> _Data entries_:

-- Opening Marker --

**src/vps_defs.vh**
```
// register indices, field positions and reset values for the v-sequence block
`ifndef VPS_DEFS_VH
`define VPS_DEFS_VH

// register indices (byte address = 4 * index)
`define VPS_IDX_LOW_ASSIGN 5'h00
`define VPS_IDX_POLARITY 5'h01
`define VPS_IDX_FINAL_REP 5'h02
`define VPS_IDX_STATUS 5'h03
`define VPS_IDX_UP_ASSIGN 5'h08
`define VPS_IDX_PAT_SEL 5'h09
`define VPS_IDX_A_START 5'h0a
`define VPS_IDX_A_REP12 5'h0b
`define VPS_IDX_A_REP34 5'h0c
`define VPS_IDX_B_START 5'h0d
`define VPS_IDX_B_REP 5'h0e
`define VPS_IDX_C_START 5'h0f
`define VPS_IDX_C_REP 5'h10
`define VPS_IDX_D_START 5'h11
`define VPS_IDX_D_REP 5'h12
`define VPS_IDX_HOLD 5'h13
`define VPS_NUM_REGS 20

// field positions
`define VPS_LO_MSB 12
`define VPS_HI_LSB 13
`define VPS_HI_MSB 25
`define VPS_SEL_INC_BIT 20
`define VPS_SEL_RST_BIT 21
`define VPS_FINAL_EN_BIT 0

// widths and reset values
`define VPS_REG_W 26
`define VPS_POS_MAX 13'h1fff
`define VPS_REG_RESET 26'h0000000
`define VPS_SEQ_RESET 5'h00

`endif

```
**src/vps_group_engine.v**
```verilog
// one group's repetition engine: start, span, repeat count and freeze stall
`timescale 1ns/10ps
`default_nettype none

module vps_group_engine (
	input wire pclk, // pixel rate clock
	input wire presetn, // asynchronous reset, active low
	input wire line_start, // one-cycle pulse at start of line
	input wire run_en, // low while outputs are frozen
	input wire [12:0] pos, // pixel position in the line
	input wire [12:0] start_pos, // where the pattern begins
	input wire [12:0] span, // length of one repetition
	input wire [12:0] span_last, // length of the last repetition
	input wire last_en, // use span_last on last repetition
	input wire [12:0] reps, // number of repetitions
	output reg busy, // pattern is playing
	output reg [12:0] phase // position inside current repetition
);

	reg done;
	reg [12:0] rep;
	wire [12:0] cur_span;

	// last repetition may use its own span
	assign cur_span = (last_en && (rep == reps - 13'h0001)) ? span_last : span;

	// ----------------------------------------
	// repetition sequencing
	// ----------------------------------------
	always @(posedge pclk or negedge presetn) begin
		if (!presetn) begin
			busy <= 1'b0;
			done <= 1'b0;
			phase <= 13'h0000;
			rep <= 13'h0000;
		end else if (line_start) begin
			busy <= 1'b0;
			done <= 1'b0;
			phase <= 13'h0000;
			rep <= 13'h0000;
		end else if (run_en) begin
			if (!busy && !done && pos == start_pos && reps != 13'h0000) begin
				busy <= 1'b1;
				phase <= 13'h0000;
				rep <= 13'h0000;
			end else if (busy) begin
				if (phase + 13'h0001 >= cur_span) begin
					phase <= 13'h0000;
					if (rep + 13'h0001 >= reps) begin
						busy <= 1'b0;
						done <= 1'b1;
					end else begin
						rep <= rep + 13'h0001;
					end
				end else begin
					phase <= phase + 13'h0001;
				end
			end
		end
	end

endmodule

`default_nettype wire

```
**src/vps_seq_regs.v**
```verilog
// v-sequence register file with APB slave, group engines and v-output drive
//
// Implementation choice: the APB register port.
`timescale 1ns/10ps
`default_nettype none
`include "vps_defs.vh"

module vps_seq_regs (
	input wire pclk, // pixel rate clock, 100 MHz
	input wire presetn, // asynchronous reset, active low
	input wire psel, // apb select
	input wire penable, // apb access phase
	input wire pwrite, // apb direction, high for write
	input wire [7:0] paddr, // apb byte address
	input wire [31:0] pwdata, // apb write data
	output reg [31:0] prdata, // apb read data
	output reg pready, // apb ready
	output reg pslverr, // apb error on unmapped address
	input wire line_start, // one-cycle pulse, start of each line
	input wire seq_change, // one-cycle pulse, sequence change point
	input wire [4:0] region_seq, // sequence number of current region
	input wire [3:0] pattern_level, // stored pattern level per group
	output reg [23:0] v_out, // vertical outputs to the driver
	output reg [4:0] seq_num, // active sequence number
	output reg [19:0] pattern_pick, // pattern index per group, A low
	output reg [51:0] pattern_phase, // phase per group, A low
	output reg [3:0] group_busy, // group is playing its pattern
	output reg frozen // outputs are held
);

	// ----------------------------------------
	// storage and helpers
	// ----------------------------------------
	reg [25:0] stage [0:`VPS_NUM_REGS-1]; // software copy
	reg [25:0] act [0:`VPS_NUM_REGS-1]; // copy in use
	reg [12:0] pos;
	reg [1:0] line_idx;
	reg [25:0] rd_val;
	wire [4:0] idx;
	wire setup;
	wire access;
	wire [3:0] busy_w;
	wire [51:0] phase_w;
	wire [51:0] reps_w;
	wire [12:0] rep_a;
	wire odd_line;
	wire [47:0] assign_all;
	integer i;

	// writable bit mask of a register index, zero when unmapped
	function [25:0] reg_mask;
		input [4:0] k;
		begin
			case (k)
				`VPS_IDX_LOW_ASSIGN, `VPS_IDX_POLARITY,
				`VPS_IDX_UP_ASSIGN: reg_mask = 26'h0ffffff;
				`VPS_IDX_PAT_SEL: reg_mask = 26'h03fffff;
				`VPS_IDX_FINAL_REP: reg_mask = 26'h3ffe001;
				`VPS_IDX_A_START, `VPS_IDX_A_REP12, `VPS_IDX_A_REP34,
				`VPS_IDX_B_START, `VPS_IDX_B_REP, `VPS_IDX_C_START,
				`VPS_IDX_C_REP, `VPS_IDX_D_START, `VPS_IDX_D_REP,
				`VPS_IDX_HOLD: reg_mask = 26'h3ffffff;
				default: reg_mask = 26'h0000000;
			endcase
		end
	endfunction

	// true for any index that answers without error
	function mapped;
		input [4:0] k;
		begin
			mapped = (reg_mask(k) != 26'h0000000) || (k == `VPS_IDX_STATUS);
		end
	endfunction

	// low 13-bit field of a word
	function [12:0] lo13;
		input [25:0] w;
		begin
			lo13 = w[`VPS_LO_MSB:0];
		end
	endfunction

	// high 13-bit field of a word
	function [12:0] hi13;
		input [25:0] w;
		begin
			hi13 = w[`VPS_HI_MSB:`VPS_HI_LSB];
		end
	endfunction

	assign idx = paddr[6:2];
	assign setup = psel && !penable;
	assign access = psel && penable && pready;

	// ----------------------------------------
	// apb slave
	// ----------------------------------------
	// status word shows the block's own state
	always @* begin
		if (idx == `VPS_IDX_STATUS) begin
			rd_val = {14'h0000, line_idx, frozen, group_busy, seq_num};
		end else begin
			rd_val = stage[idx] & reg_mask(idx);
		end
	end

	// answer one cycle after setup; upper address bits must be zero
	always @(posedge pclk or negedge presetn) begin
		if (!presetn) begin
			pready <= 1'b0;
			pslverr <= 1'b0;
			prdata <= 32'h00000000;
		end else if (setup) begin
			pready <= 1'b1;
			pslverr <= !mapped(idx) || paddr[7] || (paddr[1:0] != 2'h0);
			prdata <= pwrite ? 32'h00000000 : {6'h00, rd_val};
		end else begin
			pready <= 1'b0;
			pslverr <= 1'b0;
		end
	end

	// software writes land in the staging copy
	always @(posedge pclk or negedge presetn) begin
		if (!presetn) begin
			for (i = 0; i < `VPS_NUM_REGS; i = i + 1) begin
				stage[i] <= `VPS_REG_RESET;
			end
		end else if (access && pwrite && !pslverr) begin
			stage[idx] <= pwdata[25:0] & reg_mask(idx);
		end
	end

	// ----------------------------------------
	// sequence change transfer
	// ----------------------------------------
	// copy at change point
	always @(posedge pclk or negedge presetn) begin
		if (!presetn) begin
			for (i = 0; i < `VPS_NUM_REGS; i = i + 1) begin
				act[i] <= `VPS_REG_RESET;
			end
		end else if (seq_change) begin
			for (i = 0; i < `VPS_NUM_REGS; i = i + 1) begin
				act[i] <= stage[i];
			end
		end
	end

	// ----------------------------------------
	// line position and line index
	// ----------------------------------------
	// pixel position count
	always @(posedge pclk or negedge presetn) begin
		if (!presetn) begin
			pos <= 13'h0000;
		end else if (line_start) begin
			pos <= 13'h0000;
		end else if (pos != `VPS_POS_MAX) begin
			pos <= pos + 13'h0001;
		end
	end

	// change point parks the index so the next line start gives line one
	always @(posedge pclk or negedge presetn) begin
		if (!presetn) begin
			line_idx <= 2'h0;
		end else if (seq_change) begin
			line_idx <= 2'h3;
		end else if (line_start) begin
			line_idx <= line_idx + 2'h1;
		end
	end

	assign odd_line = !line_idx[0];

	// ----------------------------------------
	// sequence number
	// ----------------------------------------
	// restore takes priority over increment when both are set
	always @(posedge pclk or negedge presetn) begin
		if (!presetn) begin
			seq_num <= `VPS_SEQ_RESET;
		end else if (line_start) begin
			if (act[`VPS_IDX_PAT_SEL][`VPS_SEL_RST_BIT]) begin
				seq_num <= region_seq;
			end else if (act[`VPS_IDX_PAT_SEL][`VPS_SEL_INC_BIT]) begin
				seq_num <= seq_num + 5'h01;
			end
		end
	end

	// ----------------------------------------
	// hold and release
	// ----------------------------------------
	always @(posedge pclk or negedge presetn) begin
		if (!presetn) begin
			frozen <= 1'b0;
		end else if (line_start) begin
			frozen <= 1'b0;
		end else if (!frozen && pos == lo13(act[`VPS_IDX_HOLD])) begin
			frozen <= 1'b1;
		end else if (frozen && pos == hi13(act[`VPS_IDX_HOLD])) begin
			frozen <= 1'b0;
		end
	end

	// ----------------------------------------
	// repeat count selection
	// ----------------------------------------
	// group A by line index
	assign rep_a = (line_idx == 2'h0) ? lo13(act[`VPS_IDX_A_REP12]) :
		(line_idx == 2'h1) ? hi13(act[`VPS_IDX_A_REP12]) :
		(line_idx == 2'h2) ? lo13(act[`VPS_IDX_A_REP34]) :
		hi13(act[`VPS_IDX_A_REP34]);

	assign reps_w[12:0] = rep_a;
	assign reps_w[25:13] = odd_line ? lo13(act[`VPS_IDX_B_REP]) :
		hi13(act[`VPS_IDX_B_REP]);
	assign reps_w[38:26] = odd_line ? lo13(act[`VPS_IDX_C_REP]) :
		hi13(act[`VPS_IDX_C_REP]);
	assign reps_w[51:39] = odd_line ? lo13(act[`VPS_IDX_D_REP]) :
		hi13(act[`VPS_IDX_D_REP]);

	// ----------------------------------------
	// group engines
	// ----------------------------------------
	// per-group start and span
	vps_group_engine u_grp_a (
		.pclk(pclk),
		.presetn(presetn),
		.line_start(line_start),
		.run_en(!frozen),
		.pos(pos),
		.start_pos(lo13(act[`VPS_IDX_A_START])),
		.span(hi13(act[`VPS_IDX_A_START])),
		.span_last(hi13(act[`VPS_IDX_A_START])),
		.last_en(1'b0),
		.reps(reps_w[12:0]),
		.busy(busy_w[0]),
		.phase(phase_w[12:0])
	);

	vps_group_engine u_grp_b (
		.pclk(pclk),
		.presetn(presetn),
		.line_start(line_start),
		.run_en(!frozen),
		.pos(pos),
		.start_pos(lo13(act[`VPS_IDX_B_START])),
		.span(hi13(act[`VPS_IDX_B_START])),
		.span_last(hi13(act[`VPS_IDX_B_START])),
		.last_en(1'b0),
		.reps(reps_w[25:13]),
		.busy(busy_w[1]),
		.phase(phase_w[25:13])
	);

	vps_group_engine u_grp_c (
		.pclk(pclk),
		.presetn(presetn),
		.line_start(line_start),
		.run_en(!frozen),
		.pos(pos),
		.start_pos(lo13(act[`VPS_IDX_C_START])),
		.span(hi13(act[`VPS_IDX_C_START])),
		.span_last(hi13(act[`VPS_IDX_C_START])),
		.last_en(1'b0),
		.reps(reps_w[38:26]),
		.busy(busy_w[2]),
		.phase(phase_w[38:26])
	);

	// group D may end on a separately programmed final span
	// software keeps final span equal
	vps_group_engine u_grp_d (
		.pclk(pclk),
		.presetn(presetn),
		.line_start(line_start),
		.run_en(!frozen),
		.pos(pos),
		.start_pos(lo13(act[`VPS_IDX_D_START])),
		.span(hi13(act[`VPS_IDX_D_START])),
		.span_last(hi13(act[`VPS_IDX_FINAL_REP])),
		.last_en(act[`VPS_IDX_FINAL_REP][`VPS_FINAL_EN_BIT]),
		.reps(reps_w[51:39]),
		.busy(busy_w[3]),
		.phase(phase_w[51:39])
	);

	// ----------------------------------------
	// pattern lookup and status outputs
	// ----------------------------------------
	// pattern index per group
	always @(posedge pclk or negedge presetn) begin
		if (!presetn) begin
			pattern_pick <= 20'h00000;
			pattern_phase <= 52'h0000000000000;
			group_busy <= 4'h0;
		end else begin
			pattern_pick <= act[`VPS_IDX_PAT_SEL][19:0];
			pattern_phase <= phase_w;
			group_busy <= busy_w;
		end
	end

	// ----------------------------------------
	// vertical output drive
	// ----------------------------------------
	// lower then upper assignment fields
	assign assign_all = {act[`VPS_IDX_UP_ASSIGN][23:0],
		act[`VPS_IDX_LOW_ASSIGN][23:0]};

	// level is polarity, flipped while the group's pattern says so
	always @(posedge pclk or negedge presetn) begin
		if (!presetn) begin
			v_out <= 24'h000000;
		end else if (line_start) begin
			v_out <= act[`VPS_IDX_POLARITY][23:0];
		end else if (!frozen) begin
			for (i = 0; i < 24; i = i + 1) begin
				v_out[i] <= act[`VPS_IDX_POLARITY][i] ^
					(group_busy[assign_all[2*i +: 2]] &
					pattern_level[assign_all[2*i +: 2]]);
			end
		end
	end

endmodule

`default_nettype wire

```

-- Closing Marker --
-- Opening Marker --

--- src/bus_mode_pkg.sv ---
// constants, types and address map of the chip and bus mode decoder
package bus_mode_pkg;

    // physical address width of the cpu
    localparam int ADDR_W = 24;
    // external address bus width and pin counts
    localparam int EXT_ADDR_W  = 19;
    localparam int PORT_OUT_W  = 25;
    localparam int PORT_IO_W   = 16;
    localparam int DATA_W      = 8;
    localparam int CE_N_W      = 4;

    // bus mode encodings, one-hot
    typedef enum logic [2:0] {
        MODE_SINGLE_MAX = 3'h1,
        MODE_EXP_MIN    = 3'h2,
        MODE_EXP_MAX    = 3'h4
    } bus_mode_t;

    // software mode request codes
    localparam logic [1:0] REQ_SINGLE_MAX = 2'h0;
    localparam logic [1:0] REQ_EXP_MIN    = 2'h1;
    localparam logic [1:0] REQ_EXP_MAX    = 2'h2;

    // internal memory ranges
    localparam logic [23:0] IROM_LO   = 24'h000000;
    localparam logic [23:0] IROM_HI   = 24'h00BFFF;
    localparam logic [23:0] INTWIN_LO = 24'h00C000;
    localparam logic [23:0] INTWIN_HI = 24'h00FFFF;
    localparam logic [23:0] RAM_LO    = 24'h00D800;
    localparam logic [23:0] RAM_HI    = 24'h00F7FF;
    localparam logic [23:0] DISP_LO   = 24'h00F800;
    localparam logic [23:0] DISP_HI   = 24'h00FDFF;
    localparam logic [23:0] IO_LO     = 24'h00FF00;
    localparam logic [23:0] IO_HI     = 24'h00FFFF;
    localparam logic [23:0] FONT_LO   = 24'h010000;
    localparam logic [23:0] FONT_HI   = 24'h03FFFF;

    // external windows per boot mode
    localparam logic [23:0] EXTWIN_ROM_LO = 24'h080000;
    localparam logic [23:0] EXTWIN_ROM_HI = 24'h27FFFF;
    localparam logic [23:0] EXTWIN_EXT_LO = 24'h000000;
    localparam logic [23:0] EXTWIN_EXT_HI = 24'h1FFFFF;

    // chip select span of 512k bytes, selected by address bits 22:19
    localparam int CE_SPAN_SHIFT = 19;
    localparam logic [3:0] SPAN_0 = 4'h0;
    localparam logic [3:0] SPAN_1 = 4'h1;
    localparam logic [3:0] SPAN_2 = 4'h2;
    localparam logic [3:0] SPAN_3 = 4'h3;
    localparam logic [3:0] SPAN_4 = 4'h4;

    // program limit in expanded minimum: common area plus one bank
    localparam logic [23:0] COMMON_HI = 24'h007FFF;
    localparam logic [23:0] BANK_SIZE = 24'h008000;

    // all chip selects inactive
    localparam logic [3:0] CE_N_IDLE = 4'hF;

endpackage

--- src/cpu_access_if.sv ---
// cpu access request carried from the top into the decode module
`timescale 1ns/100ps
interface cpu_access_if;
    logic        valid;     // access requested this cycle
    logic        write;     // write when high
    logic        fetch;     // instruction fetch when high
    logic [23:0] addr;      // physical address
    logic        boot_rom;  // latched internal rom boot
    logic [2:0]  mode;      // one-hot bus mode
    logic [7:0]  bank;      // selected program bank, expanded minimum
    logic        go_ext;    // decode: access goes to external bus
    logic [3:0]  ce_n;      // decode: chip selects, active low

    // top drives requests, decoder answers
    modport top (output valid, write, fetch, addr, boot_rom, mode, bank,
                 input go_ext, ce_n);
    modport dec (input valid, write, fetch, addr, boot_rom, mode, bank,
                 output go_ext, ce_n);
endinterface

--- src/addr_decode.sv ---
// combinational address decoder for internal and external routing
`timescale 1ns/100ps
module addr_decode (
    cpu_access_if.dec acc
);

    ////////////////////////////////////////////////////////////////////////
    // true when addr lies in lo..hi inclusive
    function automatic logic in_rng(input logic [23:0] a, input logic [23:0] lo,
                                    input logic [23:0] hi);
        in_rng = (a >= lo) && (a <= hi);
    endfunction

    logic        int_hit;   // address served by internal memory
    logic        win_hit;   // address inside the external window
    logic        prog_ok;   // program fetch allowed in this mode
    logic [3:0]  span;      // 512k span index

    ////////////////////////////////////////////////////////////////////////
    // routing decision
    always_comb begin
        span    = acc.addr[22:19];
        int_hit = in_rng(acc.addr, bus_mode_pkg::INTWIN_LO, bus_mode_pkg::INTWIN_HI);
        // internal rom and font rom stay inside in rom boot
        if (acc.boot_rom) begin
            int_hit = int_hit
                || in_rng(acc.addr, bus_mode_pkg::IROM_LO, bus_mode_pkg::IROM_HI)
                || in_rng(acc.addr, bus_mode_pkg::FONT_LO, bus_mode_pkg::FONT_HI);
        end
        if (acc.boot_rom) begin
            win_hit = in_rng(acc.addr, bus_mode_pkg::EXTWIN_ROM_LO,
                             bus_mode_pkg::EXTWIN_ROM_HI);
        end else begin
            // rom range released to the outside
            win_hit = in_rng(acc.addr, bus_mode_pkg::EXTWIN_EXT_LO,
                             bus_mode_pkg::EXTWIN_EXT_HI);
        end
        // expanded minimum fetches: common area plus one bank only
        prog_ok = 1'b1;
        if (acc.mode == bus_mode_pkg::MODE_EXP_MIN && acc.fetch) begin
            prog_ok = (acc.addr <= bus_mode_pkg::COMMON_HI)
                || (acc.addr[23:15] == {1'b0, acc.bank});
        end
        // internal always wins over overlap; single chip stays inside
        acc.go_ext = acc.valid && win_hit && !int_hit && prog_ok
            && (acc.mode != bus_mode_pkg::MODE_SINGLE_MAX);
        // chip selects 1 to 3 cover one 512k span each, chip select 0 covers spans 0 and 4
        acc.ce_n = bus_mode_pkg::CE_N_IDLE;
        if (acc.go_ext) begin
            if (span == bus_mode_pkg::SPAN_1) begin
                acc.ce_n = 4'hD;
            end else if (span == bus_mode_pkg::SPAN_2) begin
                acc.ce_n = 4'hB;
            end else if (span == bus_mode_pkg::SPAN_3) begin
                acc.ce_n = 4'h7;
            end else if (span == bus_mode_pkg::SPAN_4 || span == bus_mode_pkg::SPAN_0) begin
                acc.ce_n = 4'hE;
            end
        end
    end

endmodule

-- Closing Marker --

From the data, list each line in which the string "bits" appears.

> _Response_:
	// answer one cycle after setup; upper address bits must be zero
    // chip select span of 512k bytes, selected by address bits 22:19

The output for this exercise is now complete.